Provincie Drenthe

Borger Odoorn 1977-1

Verlenging geldigheidsduur ontgrondingsvergunning Borger Odoorn 1977-1

Terinzage tot en met 1 april 2008
Bezwaarschrift tot en met 1 april 2008

Verlenging geldigheidsduur ontgrondingsvergunning Borger Odoorn 1977-1

Gedeputeerde staten van Drenthe maken bekend dat zij op grond van artikel 10, vijfde lid, van de Ontgrondingenwet en artikel 8.5, hoofdstuk 8, van de Provinciale omgevingsverordening (POV) Drenthe de geldigheidsduur van de op 14 november 1978, nummer 31/5.764 aan Grontmij Advies & Techniek verleende ontgrondingsvergunning Borger 1977-1, waarvan nadien enkele malen de geldigheidsduur is verlengd, wederom hebben verlengd tot 1 april 2009.

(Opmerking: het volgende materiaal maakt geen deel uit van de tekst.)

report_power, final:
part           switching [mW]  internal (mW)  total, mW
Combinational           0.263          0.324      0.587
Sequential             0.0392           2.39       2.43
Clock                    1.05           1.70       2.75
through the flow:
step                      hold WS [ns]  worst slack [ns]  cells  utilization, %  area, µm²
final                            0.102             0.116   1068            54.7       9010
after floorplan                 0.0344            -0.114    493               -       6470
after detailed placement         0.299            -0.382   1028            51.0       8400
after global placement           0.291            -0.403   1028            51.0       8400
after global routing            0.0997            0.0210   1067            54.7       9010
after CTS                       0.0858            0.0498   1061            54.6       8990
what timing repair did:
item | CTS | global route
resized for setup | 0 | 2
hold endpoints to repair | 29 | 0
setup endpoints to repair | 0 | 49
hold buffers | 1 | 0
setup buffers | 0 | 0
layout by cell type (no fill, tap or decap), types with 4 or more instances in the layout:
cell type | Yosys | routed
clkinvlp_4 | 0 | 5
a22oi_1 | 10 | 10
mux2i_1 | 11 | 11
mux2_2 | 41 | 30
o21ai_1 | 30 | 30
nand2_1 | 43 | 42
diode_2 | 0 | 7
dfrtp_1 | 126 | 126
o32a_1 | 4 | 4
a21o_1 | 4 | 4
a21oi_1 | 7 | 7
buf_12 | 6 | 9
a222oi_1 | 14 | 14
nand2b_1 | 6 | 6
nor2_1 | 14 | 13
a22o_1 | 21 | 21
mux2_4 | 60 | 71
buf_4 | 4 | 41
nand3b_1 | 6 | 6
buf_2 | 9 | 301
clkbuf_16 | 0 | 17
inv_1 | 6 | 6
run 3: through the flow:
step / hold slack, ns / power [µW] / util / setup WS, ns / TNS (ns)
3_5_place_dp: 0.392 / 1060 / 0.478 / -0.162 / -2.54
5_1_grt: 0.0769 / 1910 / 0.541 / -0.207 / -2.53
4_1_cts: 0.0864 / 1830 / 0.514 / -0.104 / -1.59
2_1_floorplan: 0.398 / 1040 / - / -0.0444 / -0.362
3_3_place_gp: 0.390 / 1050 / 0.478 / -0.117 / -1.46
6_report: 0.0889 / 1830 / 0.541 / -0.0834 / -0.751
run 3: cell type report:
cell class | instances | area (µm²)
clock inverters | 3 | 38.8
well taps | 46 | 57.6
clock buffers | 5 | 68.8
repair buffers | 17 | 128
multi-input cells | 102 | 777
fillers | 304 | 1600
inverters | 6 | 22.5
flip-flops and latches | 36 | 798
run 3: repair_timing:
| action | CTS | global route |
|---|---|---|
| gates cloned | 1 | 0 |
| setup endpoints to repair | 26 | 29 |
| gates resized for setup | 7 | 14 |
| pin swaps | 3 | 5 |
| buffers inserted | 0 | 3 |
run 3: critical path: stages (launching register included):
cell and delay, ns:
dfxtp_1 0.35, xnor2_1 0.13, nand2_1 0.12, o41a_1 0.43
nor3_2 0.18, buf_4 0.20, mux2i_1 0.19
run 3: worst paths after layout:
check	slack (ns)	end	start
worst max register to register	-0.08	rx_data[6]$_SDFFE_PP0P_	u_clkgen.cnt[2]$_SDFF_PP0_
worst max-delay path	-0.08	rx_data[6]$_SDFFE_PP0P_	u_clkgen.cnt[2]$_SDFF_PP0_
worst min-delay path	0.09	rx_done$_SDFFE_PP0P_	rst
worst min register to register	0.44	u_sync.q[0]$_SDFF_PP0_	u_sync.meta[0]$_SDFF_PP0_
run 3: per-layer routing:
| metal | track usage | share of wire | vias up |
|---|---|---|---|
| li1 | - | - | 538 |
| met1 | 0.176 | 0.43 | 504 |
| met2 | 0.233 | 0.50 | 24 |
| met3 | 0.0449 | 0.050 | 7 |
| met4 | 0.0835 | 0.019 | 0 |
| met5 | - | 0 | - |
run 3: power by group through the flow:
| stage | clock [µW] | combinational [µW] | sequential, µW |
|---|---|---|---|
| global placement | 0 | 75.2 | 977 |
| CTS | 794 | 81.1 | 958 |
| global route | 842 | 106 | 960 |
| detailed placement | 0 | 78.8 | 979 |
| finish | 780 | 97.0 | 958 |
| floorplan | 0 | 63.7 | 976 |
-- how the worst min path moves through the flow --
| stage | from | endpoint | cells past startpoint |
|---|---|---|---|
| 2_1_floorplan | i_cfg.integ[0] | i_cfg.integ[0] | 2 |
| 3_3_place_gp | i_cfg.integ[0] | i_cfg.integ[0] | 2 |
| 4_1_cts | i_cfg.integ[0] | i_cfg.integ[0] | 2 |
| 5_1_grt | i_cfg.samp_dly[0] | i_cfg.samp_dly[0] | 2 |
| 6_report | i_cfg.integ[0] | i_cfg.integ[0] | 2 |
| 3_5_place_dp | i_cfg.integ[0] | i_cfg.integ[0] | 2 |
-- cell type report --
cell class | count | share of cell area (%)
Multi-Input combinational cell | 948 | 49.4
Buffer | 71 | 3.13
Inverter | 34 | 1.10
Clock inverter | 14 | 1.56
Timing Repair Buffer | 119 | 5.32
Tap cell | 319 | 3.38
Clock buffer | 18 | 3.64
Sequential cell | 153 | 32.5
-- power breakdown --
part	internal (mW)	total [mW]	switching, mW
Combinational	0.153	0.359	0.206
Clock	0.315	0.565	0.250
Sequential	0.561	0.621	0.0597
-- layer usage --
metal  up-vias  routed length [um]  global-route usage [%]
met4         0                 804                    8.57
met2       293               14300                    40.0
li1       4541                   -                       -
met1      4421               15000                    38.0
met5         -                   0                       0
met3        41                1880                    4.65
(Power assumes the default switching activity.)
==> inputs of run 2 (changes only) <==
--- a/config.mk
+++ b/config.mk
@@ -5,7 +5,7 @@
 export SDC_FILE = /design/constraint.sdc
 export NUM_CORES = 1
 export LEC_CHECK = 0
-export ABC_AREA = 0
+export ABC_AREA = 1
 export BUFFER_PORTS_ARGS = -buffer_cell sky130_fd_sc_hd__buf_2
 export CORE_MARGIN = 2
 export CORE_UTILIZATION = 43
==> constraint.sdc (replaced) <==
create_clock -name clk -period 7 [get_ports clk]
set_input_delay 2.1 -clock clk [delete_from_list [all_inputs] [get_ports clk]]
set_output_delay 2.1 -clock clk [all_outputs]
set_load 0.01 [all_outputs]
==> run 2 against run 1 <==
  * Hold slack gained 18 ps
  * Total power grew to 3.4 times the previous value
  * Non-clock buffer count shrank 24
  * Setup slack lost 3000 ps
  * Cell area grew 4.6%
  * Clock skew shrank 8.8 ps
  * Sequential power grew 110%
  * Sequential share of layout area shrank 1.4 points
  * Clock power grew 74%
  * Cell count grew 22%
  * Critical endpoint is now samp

De vergunning heeft betrekking op het uitvoeren van een landbouwkundige verbetering door ontgronding (maaiveldverlaging) van het terrein in de gemeente Borger Odoorn, kadastraal bekend gemeente Borger, sectie R, nummer 195, plaatselijk bekend ten oosten van de Drentse Mondenweg en grenzend aan de Tweederdeweg Zuid. De ontgronding is grotendeels uitgevoerd. De verlenging is bedoeld om de Grontmij Advies & Techniek in de gelegenheid te stellen de ontgronding geheel te voltooien.

Terinzage

De vergunning en de bijbehorende stukken liggen vanaf 27 februari 2008 tot en met 1 april 2008 als volgt ter inzage:

* bij de provincie Drenthe, Westerbrink 1 te Assen bij de afdeling Bestuur en Communicatie op werkdagen van 8.30 uur tot 17.00 uur.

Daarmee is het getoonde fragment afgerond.